Verona, 2 April 2023 – Vinitialy: the international promotion platform for a sector leading Italy's balance of trade figures, with a supply chain involving 530,000 companies, 870,000 employees and turnover of 31.3 billion euros: Vinitaly returns to Veronafiere today and restates its guiding role for the Italian wine sector.
An all-business show with more than 4,000 exhibitors from over 30 countries in the forefront for four days in 17 halls and a net show area of 100,000 square metres. Veronafiere is consequently the top meeting place for the finest wines on offer to meet demand by professional operators from all over the world: more than 25,000 are those expected from 130 countries.
Vinitaly confirms its status as a strategic tool at the service of Made in Italy, turning Verona into the capital of the national wine system. And this role was truly highlighted today by the institutions attending the show: Lorenzo Fontana, Speaker of the Chamber of Deputies, Francesco Lollobrigida, Minister of Agriculture, Food Sovereignty and Forestry, Gennaro Sangiuliano, Minister of Culture, Antonio Tajani, Minister of Foreign Affairs, Matteo Salvini, Deputy Premier and Minister of Infrastructure and Transport, and Orazio Schillaci, Minister of Health.
"I wish to thank Veronafiere for its helpfulness and improving the involvement of our Government in this exhibition system," said Minister Lollobrigida. "Verona is a centre of excellence and the Veneto Region itself is performing better than many others. Yet we must try to align System-Italy in its entirety because there is nothing stronger than Italy as a brand." "Excellence" was also mentioned by the Speaker of the Chamber, Fontana, in defining Vinitaly as "a magnificent event whereby Verona demonstrates all its potential".
A fully-fledged investiture by the institutions that acknowledges Vinitaly as the venue bringing together all the subjects involved in the promoting Italian wine on emerging and mature international markets.
"We have seen a strong and positive signal of unity of purpose between Veronafiere-Vinitaly and the entire institutional system involved in the internationalisation of Made in Italy," said Federico Bricolo, President of Veronafiere, during the inauguration. “Such an impressive and qualified attendance by the Government is a sign of high consideration, for which we are grateful - not the least on behalf of all our exhibitors. The goal now is to build together a permanent and coordinated promotional platform capable, on the one hand, of attracting investments in Italian products and, on the one, incoming visitors to Italy, its vocational territories and the exhibition that best represents it: Vinitaly."
"Facts and figures for the supply chain clearly show how - in more or less a single decade - wine has firmly become a strategic asset among Italian products," said Maurizio Danese, Managing Director of Veronafiere. “This is why we must now seek to intensify and accelerate a project to make Vinitaly an even more effective brand on the international scene for our wine, with the aim of increasing attendance by professional operators from abroad and our own permanent involvement on global markets.
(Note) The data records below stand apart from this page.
### config.mk
export PLATFORM = sky130hd
export DESIGN_NAME = nsnrlatch_ctrl
export DESIGN_NICKNAME = d
export VERILOG_FILES = /design/src/rtl/nsnrlatch_ctrl.sv
export SDC_FILE = /design/constraint.sdc
export NUM_CORES = 1
export LEC_CHECK = 0
export CAP_MARGIN = 0
export CORE_AREA = 2 2 66 68
export CTS_CLUSTER_SIZE = 40
export DETAILED_ROUTE_END_ITERATION = 7
export DIE_AREA = 0 0 68 70
export GPL_TIMING_DRIVEN = 0
export PLACE_DENSITY = 0.77
export SLEW_MARGIN = 20
export SYNTH_ARGS = -nofsm -noshare
export SYNTH_HDL_FRONTEND = slang
export SYNTH_SLANG_ARGS = --single-unit
### constraint.sdc
create_clock -name ck -period 2.48 [get_ports ck]
set_input_delay 0.496 -clock ck [delete_from_list [all_inputs] [get_ports ck]]
set_output_delay 0.496 -clock ck [all_outputs]
set_load 0.05 [all_outputs]
### src/rtl/nsnrlatch_ctrl.sv
// rtl/nsnrlatch_ctrl.sv - round-robin pulse sequencer for a bank of active-low set/reset latches
// Optional q readback check after each write: define NSNRLATCH_CTRL_VERIFY_EN.
module nsnrlatch_ctrl #(
  parameter int NREQ = 4,
  parameter int NLAT = 8,
  parameter int IW   = 3,
  parameter int PW   = 2,
  parameter int GAP  = 1
) (
  input  logic               ck,
  input  logic               nrst,
  input  logic [NREQ-1:0]    req,
  input  logic [NREQ-1:0]    req_op,
  input  logic [NREQ*IW-1:0] req_idx,
  output logic [NREQ-1:0]    ack,
  output logic [NLAT-1:0]    lat_nset,
  output logic [NLAT-1:0]    lat_nrst,
  input  logic [NLAT-1:0]    lat_q,
  output logic               busy,
  output logic               err
);

  localparam int RW   = (NREQ > 1) ? $clog2(NREQ) : 1;
  localparam int CMAX = (PW > GAP) ? PW : GAP;
  localparam int CW   = $clog2(CMAX + 1);

  typedef enum logic [1:0] {S_IDLE, S_PULSE, S_DONE, S_RECOVER} state_t;

  state_t          r_state, w_state_nxt;
  logic [CW-1:0]   r_cnt, w_cnt_nxt;
  logic [RW-1:0]   r_ptr, w_ptr_nxt;
  logic [RW-1:0]   r_win, w_win_nxt;
  logic            r_op, w_op_nxt;
  logic [IW-1:0]   r_idx, w_idx_nxt;
  logic            r_oor, w_oor_nxt;
  logic            w_err_set;
  logic            w_q_bad;
  logic            w_found;
  logic [RW-1:0]   w_pick;
  logic [RW-1:0]   w_cand;
  logic [IW-1:0]   w_pick_idx;
  logic [NLAT-1:0] w_sel;
  logic [NREQ-1:0] w_ack_nxt;
  logic [NLAT-1:0] r_nset, r_nrst;
  logic [NREQ-1:0] r_ack;
  logic            r_busy, r_err;

  function automatic logic [RW-1:0] wrap_add(input logic [RW-1:0] p, input int k);
    int s;
    s = int'(p) + k;
    if (s >= NREQ) s = s - NREQ;
    return RW'(s);
  endfunction

  // Round-robin search starting at the pointer; first asserted requester wins.
  always_comb begin
    w_found = 1'b0;
    w_pick  = '0;
    w_cand  = '0;
    for (int k = 0; k < NREQ; k++) begin
      w_cand = wrap_add(r_ptr, k);
      if (!w_found && req[w_cand]) begin
        w_found = 1'b1;
        w_pick  = w_cand;
      end
    end
  end

  assign w_pick_idx = req_idx[int'(w_pick)*IW +: IW];

  always_comb begin
    w_state_nxt = r_state;
    w_cnt_nxt   = r_cnt;
    w_ptr_nxt   = r_ptr;
    w_win_nxt   = r_win;
    w_op_nxt    = r_op;
    w_idx_nxt   = r_idx;
    w_oor_nxt   = r_oor;
    w_err_set   = 1'b0;
    case (r_state)
      S_IDLE: begin
        if (w_found) begin
          w_state_nxt = S_PULSE;
          w_cnt_nxt   = CW'(PW - 1);
          w_ptr_nxt   = wrap_add(w_pick, 1);
          w_win_nxt   = w_pick;
          w_op_nxt    = req_op[w_pick];
          w_idx_nxt   = w_pick_idx;
          // Out-of-range grants keep the same ack timing but never drive a line.
          w_oor_nxt   = (int'(w_pick_idx) >= NLAT);
          w_err_set   = w_oor_nxt;
        end
      end
      S_PULSE: begin
        if (r_cnt == '0) w_state_nxt = S_DONE;
        else             w_cnt_nxt   = r_cnt - 1'b1;
      end
      S_DONE: begin
        if (GAP > 0) begin
          w_state_nxt = S_RECOVER;
          w_cnt_nxt   = CW'((GAP > 0) ? GAP - 1 : 0);
        end else begin
          w_state_nxt = S_IDLE;
        end
      end
      S_RECOVER: begin
        if (r_cnt == '0) w_state_nxt = S_IDLE;
        else             w_cnt_nxt   = r_cnt - 1'b1;
      end
      default: w_state_nxt = S_IDLE;
    endcase
  end

  // One-hot line select for the coming cycle; at most one bit can be set.
  always_comb begin
    w_sel = '0;
    for (int i = 0; i < NLAT; i++) begin
      w_sel[i] = (w_state_nxt == S_PULSE) && !w_oor_nxt && (int'(w_idx_nxt) == i);
    end
  end

  always_comb begin
    w_ack_nxt = '0;
    for (int r = 0; r < NREQ; r++) begin
      w_ack_nxt[r] = (w_state_nxt == S_DONE) && (int'(w_win_nxt) == r);
    end
  end

`ifdef NSNRLATCH_CTRL_VERIFY_EN
  // Sampled on the edge that ends the pulse, when q has had PW cycles to settle.
  assign w_q_bad = (r_state == S_PULSE) && (w_state_nxt == S_DONE) && !r_oor &&
                   (lat_q[r_idx] != r_op);
`else
  logic w_unused_lat_q;
  assign w_unused_lat_q = ^lat_q;
  assign w_q_bad        = 1'b0;
`endif

  always_ff @(posedge ck or negedge nrst) begin
    if (!nrst) begin
      r_state <= S_IDLE;
      r_cnt   <= '0;
      r_ptr   <= '0;
      r_win   <= '0;
      r_op    <= 1'b0;
      r_idx   <= '0;
      r_oor   <= 1'b0;
      r_nset  <= '1;
      r_nrst  <= '1;
      r_ack   <= '0;
      r_busy  <= 1'b0;
      r_err   <= 1'b0;
    end else begin
      r_state <= w_state_nxt;
      r_cnt   <= w_cnt_nxt;
      r_ptr   <= w_ptr_nxt;
      r_win   <= w_win_nxt;
      r_op    <= w_op_nxt;
      r_idx   <= w_idx_nxt;
      r_oor   <= w_oor_nxt;
      r_nset  <= ~(w_sel & {NLAT{w_op_nxt}});
      r_nrst  <= ~(w_sel & {NLAT{~w_op_nxt}});
      r_ack   <= w_ack_nxt;
      r_busy  <= (w_state_nxt != S_IDLE);
      r_err   <= r_err | w_err_set | w_q_bad;
    end
  end

  assign lat_nset = r_nset;
  assign lat_nrst = r_nrst;
  assign ack      = r_ack;
  assign busy     = r_busy;
  assign err      = r_err;

endmodule

==> out/results.ini <==
[setup_path]
worst_ep_required_time_ns = 2.70
criticalPathCategory = primary input to register
r2r-end = lat_nrst[7]
arrival_ns = 2.55
reg2reg_depth = 9
r2r_slack_ns = 0.44
crit_path_end_kind = register
crit_chain = clkdlybuf4s50_1 > nand2b_1 > and4b_1 > nor2_4 > buf_12 > mux2_4 > a211oi_4 > buf_12 > inv_4 > nand4_1
critPathMaxFanout = 9
timing.rr.start = r_ptr[0]
critPathMaxStageDelay_ns = 0.55
cpMostUsedCell = buf_12
startpoint_type = primary input
cp_slowest_cell = clkdlybuf4s50_1

[cts]
clk_path_buf_depth = 2
cts-root-buf = clkbuf_8
clk_pin_slew_worst_paths_ns = 0.07
clkSinkCount = 34
h-tree-depth = 2
cts_tree = done
numCtsBuffers = 5
clock_latency_ns = 0.29

[sta]
period_needed_ns = 2.32
fin_crit_sh_pct = 93.6
fin_skew_ns = 0.00857
finalHoldViolCount = 0
fin_ws_ns = 0.160
fmax_ghz = 0.431
final.setup.tns_ns = 0
relSlewSlack_pct = 52.4
rsz0062_at_grt = no
slew_viol_final = 0
report.final.setup_viol = 0
tightest_slew_ns = 0.714

[floorplan]
die_w_um = 68
core_mm2 = 0.00414
num_rows = 24
pin_count = 52
fp.dieH_um = 70
start_util_pct = 37.5
die_area_mm2 = 0.00476

[route]
postRouteAntennaNets = 0
first_iter_violations = 83
viasPerCell = 5.15
drt-pass1-iter-count = 4
drc = 0
wl_um = 3350
routedWlPerCell_um = 14.0
dr_total_vias = 1235

[logic_synthesis]
synth_seq_cells = 34
synth.avg_cell_area_um2 = 11.4
syn_inst = 136
synth.area.top_cells = dfrtp_1 (29%), dfstp_2 (27%), nand4_1 (6.4%)
synth_top_cell_area_share_pct = 29.0
synth_edf_count = 0
synth_area_mm2 = 0.00155
ys_types = 42
seq_area_frac_synth_pct = 56.1
synth_ff_type = dfrtp_1
yosys_warnings = 0
yosysTopAreaCell = dfrtp_1
synth_nets = 167
async_flop_share_pct = 100

[power]
vdd_drop_max_uv = 384
p_leak_nw = 0.950
power.density_mw_per_mm2 = 1190

[placement]
port_buffers = 42
place_inst = 230
gp_congestion = 0.782
dp_worst_setup_slack_ns = -0.468
dp_hpwl_um = 2390

[cells_and_area]
multi_input_area_um2 = 671
final_cell_count_no_fill = 240
regArea_um2 = 871
fillCellCount = 370
nets = 218
area_delta_synth_final_pct = 45.4
antennaDiodeCount = 0
drive_above_1_share_pct = 27.7

[min_path]
hold_class = primary input to async pin

[run]
drv_cap = 0

[global_routing]
antenna_found_initial = 0
track_usage_pct = 15.5
overflow = 0
grt_pass1_wl_um = 5460
first_global_vias = 1208
grt_max_degree = 35

[outcome]
status = finished clean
The next frontier for expanding the Veronafiere Group, after Brazil and China, are the United States in the West, Japan and South Korea in the Far East."
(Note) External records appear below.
[src/rtl/packet_wrr_scheduler.sv]
// packet_wrr_scheduler: packet-level weighted round-robin arbiter.
// Each requester receives up to weight[i] packet grants per round (a weight
// of 0 counts as 1). A grant is held from the cycle after arbitration until
// the owner pulses fin. One GAP cycle follows, then the IDLE cycle that
// performs the next arbitration.
// Ports:
//   clock    - single clock, rising edge
//   reset    - asynchronous, active-low; deassertion passes through a 2-flop sync
//   req      - per-requester packet request (level)
//   fin      - per-requester end-of-packet pulse; only the current owner's bit is used
//   ready    - downstream can take a new packet; gates new grants only
//   weights  - per-requester credits per round, field i = weights[i*WW +: WW]
//   grant    - registered one-hot grant
//   grant_id - index of current owner (holds the last owner when idle)
//   busy     - a packet is currently granted
//   timeout  - one-cycle pulse when the watchdog aborts a packet
// Optional feature: define PKT_WATCHDOG_EN to include the TIMEOUT-cycle watchdog.
module packet_wrr_scheduler #(
  parameter int unsigned N       = 4,
  parameter int unsigned WW      = 3,
  parameter int unsigned TIMEOUT = 1024
) (
  input  logic            clock,
  input  logic            reset,
  input  logic [N-1:0]    req,
  input  logic [N-1:0]    fin,
  input  logic            ready,
  input  logic [N*WW-1:0] weights,
  output logic [N-1:0]    grant,
  output logic [2:0]      grant_id,
  output logic            busy,
  output logic            timeout
);

  typedef enum logic [1:0] {IDLE, GRANT, GAP} state_t;

  state_t        state_q, state_d;
  logic [1:0]    sync_q;
  logic [WW-1:0] credit_q [N];
  logic [WW-1:0] credit_d [N];
  logic [2:0]    ptr_q, ptr_d;
  logic [2:0]    owner_q, owner_d;
  logic [N-1:0]  grant_q, grant_d;

  logic          hi_found, lo_found, found;
  logic [2:0]    hi_pick, lo_pick, pick;
  logic [WW-1:0] owner_credit;
  logic [2:0]    next_owner;
  logic          fin_owner;
  logic          expired;

  // grant_q is one-hot on the owner only while in GRANT, so this masks
  // fin down to the owner's bit without a variable index.
  assign fin_owner  = |(fin & grant_q);
  assign next_owner = (owner_q == 3'(N - 1)) ? 3'd0 : owner_q + 3'd1;

  // Round-robin search from ptr: the first eligible index at or above ptr
  // wins; otherwise wrap to the lowest eligible index below ptr.
  always_comb begin
    hi_found = 1'b0;
    lo_found = 1'b0;
    hi_pick  = '0;
    lo_pick  = '0;
    for (int unsigned i = 0; i < N; i++) begin
      if (req[i] && (credit_q[i] != '0)) begin
        if (3'(i) >= ptr_q) begin
          if (!hi_found) begin
            hi_found = 1'b1;
            hi_pick  = 3'(i);
          end
        end else if (!lo_found) begin
          lo_found = 1'b1;
          lo_pick  = 3'(i);
        end
      end
    end
  end

  assign found = hi_found | lo_found;
  assign pick  = hi_found ? hi_pick : lo_pick;

  always_comb begin
    owner_credit = '0;
    for (int unsigned i = 0; i < N; i++) begin
      if (3'(i) == owner_q) owner_credit = credit_q[i];
    end
  end

  always_comb begin
    state_d  = state_q;
    ptr_d    = ptr_q;
    owner_d  = owner_q;
    credit_d = credit_q;
    grant_d  = '0;
    case (state_q)
      IDLE: begin
        if (sync_q[1] && ready && (req != '0)) begin
          if (found) begin
            state_d = GRANT;
            owner_d = pick;
            for (int unsigned i = 0; i < N; i++) grant_d[i] = (3'(i) == pick);
          end else begin
            for (int unsigned i = 0; i < N; i++) begin
              credit_d[i] = (weights[i*WW +: WW] == '0) ? WW'(1) : weights[i*WW +: WW];
            end
          end
        end
      end
      GRANT: begin
        grant_d = grant_q;
        if (fin_owner) begin
          for (int unsigned i = 0; i < N; i++) begin
            if ((3'(i) == owner_q) && (credit_q[i] != '0)) credit_d[i] = credit_q[i] - 1'b1;
          end
          // Remaining credit after the decrement is nonzero iff it was > 1.
          ptr_d   = (owner_credit > WW'(1)) ? owner_q : next_owner;
          state_d = GAP;
          grant_d = '0;
        end else if (expired) begin
          for (int unsigned i = 0; i < N; i++) begin
            if (3'(i) == owner_q) credit_d[i] = '0;
          end
          ptr_d   = next_owner;
          state_d = GAP;
          grant_d = '0;
        end
      end
      GAP:     state_d = IDLE;
      default: state_d = IDLE;
    endcase
  end

  always_ff @(posedge clock or negedge reset) begin
    if (!reset) begin
      state_q <= IDLE;
      sync_q  <= '0;
      ptr_q   <= '0;
      owner_q <= '0;
      grant_q <= '0;
      for (int unsigned i = 0; i < N; i++) credit_q[i] <= '0;
    end else begin
      state_q  <= state_d;
      sync_q   <= {sync_q[0], 1'b1};
      ptr_q    <= ptr_d;
      owner_q  <= owner_d;
      grant_q  <= grant_d;
      credit_q <= credit_d;
    end
  end

`ifdef PKT_WATCHDOG_EN
  localparam int unsigned CW = $clog2(TIMEOUT + 1);

  logic [CW-1:0] wdog_q, wdog_d;
  logic          timeout_q, timeout_d;

  // The counter sits at zero outside GRANT, so it starts each packet at zero.
  // It reads TIMEOUT-1 during the TIMEOUT-th GRANT cycle.
  assign expired = (state_q == GRANT) && (wdog_q == CW'(TIMEOUT - 1));

  always_comb begin
    wdog_d    = '0;
    timeout_d = 1'b0;
    if (state_q == GRANT) begin
      wdog_d    = wdog_q + 1'b1;
      timeout_d = expired && !fin_owner;
    end
  end

  always_ff @(posedge clock or negedge reset) begin
    if (!reset) begin
      wdog_q    <= '0;
      timeout_q <= 1'b0;
    end else begin
      wdog_q    <= wdog_d;
      timeout_q <= timeout_d;
    end
  end

  assign timeout = timeout_q;
`else
  logic unused_timeout;

  assign unused_timeout = ^TIMEOUT;
  assign expired        = 1'b0;
  assign timeout        = 1'b0;
`endif

  assign grant    = grant_q;
  assign busy     = (state_q == GRANT);
  assign grant_id = owner_q;

endmodule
Luca Zaia, Governor of the Veneto Region, Damiano Tommasi, Mayor of Verona, Flavio Massimo Pasini, President of the Province of Verona, Pasquale Salzano, President of Simest, and Matteo Zoppas, President of ICE Trade Agency.
In the meantime, the 55th Vinitaly has already posted a record: more than 1,000 top buyers from 68 countries arrived in Verona today: super-buyers selected, invited and hosted in collaboration with ICE Trade Agency (up by 43% compared to last year). And the 10,000 b2b appointments already scheduled even before the start of the exhibition is another record.
Vinitaly is held alongside the 27th Sol&Agrifood, the exhibition of quality agri-food, and the 24th Enolitech, the international exhibition of technologies for wine, olive oil and beer production.
At the end of the inauguration ceremony, Veronafiere and Vinitaly paid homage to Angelo Betti, agronomist, journalist and historic Secretary General of the Verona Fair Authority in the 1970-80s and devised many exhibitions that have since become established international brands, including Vinitaly. In 2016, the Cangrande Award for Merit in Wine-Growing was renamed after Betti and this morning his grand-daughter, Maria Neve Betti, received a medal in memory of the 50th anniversary of this Award.
This was in turn followed by the Vinitaly International Award prize-giving ceremony, In the International category, the award was made to Joseph Schuller, Master of Wine and managing director of the Austrian Wine Academy, "for his merit as founder of the most important WSET Centre in Europe which, for 35 years, has trained 15,000 students every year and whose Campus has seen more than 100 students become Masters of Wine."
For Italy, on the other hand, the award went to Riccardo Cotarella, oenologist and Professor of Oenology at the University of Tuscia in Viterbo, "for his constant commitment to supporting companies in the sector, through his personal wine-making experience, to promote Italian wine and his contribution towards expanding awareness oof lesser-known territories of Italy".
The new Innovation category, lastly, saw the award go to Marco Simonit, master pruner, "for his research in the field of wine-growing whereby he is able to offer consultancy for the most important vineyards around the world and for having introduced and spread a branched pruning technique that is less invasive and more respectful of the nature of vines".